Theres also the fact that the number of people aged over 85 has quadrupled in the same period

Isn't this the biggest issue though, the changing demographics and the associated costs?

Summerhillsquare · 12/02/2026 07:22

Thanks for introducing some evidence OP. In spite of it all the NHS still function better than the newspapers wound have us believe.

To some extent its been a victim of its own success.

TheNoonBell · 12/02/2026 07:43

It's mad isn't it, from 300,000 beds down to 160,000 since 1980.

Meanwhile the population has increased from 56 million to 69 million over the same period.

Ritasueandbobtoo9 · 12/02/2026 07:48

Summerhillsquare · 12/02/2026 07:22

Thanks for introducing some evidence OP. In spite of it all the NHS still function better than the newspapers wound have us believe.

To some extent its been a victim of its own success.

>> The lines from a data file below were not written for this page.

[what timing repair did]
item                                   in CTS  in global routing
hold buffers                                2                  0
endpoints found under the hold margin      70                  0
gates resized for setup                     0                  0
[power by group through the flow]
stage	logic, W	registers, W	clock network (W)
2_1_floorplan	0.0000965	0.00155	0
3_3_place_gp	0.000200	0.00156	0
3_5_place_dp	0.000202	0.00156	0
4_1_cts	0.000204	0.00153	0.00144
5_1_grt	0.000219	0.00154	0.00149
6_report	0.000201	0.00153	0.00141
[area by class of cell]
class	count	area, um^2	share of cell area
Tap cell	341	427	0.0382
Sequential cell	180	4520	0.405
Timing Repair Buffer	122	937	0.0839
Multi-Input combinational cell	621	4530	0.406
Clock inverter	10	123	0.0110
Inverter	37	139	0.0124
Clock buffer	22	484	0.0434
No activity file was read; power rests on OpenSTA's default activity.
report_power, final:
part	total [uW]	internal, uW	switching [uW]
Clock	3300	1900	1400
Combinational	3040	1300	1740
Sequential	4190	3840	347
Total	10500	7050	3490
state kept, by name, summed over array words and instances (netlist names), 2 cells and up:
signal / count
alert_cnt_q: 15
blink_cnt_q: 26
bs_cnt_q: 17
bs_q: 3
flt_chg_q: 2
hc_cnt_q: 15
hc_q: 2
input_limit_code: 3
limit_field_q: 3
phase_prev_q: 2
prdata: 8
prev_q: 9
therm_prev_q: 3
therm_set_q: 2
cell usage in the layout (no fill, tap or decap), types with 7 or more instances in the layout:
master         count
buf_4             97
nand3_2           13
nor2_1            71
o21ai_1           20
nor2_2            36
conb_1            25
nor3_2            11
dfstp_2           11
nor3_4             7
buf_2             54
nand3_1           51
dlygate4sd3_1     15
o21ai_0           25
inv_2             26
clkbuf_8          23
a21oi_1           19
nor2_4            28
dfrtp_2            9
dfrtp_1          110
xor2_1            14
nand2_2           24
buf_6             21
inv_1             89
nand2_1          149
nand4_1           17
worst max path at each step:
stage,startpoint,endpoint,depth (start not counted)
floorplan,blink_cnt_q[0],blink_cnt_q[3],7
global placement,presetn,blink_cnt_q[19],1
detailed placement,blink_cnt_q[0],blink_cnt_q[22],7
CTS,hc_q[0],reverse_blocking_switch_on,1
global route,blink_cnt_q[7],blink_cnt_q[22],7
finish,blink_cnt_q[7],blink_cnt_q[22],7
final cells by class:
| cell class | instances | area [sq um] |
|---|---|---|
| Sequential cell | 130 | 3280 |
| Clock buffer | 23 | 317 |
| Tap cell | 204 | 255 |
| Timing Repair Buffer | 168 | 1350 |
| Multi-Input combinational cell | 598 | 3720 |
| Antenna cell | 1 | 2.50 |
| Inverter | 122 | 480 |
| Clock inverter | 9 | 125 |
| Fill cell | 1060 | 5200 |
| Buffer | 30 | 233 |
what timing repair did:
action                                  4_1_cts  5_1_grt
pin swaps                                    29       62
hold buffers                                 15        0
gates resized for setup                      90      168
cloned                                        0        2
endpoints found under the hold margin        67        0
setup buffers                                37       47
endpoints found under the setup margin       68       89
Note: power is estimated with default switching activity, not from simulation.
[src/design/regv_map.svh]
/*
  Register offsets, field positions, reset values and timing figures for the
  regulator voltage configuration bank.
  Assumes it is included by bare name from design files that need it.
*/
`ifndef REGV_MAP_SVH
`define REGV_MAP_SVH

// ----------------------------------------------------------------------------
// Register offsets (byte addresses on the two-wire interface)
// ----------------------------------------------------------------------------
`define REGV_OFF_CH1_SEL        8'h02
`define REGV_OFF_CH23_SEL       8'h03
`define REGV_OFF_CH4_SEL        8'h04
`define REGV_OFF_SCALE_CFG      8'h05

// ----------------------------------------------------------------------------
// Field positions
// ----------------------------------------------------------------------------
`define REGV_CH1_CODE_MSB       4
`define REGV_CH1_CODE_LSB       0
`define REGV_CH2_CODE_MSB       2
`define REGV_CH2_CODE_LSB       0
`define REGV_CH3_CODE_MSB       6
`define REGV_CH3_CODE_LSB       4
`define REGV_CH4_CODE_MSB       4
`define REGV_CH4_CODE_LSB       0
`define REGV_CH4_EN_BIT         6
`define REGV_CH4_INT_MSB        5
`define REGV_CH4_INT_LSB        4
`define REGV_CH1_EN_BIT         2
`define REGV_CH1_INT_MSB        1
`define REGV_CH1_INT_LSB        0

// ----------------------------------------------------------------------------
// Reset values of the bits that do not come from fuses
// ----------------------------------------------------------------------------
`define REGV_SCALE_CFG_RESET    8'h00
`define REGV_RSVD3_RESET        3'h0
`define REGV_RSVD1_RESET        1'h0
`define REGV_UNMAPPED_READ      8'h00

// ----------------------------------------------------------------------------
// Timing: step intervals in tenths of a microsecond, clock period in ns
// ----------------------------------------------------------------------------
`define REGV_CLK_PERIOD_NS      5
`define REGV_STEP_T0_US_X10     625
`define REGV_STEP_T1_US_X10     312
`define REGV_STEP_T2_US_X10     156
`define REGV_STEP_T3_US_X10     78
`define REGV_CYCLES(t)          (((t) * 100) / `REGV_CLK_PERIOD_NS)

`endif

[src/design/regv_pkg.sv]
/*
  Types shared by the regulator voltage configuration bank.
  Assumes nothing of its surroundings.
*/
package regv_pkg;

  // --------------------------------------------------------------------------
  // Two-wire slave states
  // --------------------------------------------------------------------------
  typedef enum logic [3:0] {
    REGV_IDLE,
    REGV_ADDR,
    REGV_ADDR_ACK,
    REGV_PTR,
    REGV_PTR_ACK,
    REGV_WDATA,
    REGV_WDATA_ACK,
    REGV_RDATA,
    REGV_RDATA_ACK
  } regv_i2c_state_t;

  typedef logic [7:0] regv_byte_t;

endpackage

It doesn’t function well in my area. No mental health unit for over 65’s and no beds elsewhere, people sent over 100 miles away or left to manage without proper care and treatment. A&E like a war zone with people in Ambulances for hours, once in, left to sit on chairs in pain, vomiting, dying as there are no beds. This in a hospital that sold half the site 25 years ago to build houses.

InWithPeaceOutWithStress · 12/02/2026 07:52

That’s great to hear about your NHS pathway OP. The NHS, like the rest of the public sector, is only ever attacked in the media with the successes and good practice never mentioned. I’ve been shocked when I’ve heard from friends working in the private sector to learn about the levels of inefficiency, lack of clear processes, safety concerns, terrible HR practises etc etc - and all the while they maintain that the NHS and the Civil Service are the worst offenders. They don’t have a clue.

PermanentTemporary · 12/02/2026 08:11

treeowl · 12/02/2026 07:10

Theres also the fact that the number of people aged over 85 has quadrupled in the same period

Isn't this the biggest issue though, the changing demographics and the associated costs?

This demographic certainly matters hugely. I’m saying that a politician that talks about (generally younger, healthier) immigrants as ‘the problem’ re the NHS is ignoring the actual important demographics.

Moving care out of hospitals isnt all bad - I would say that, being part of a community service, though in my particular team we are run by the acute trust. I’m not saying we should necessarily have the same number of acute beds as in 1980. But the true core of the NHS - fundamentally GPs, actually- must have services available to them to take action for patients - I agree including mental health services. Right now GPs are investigated by the funding authorities every time they refer to secondary care, and an ‘urgent’ referral may well be rejected, even though the entire service should prick up its ears if an experienced GP is smelling something isn’t right. The reason all that happens is because the service is run at 100% efficiency, which ironically ends up with inefficient bedlam at A&E and loss of public trust.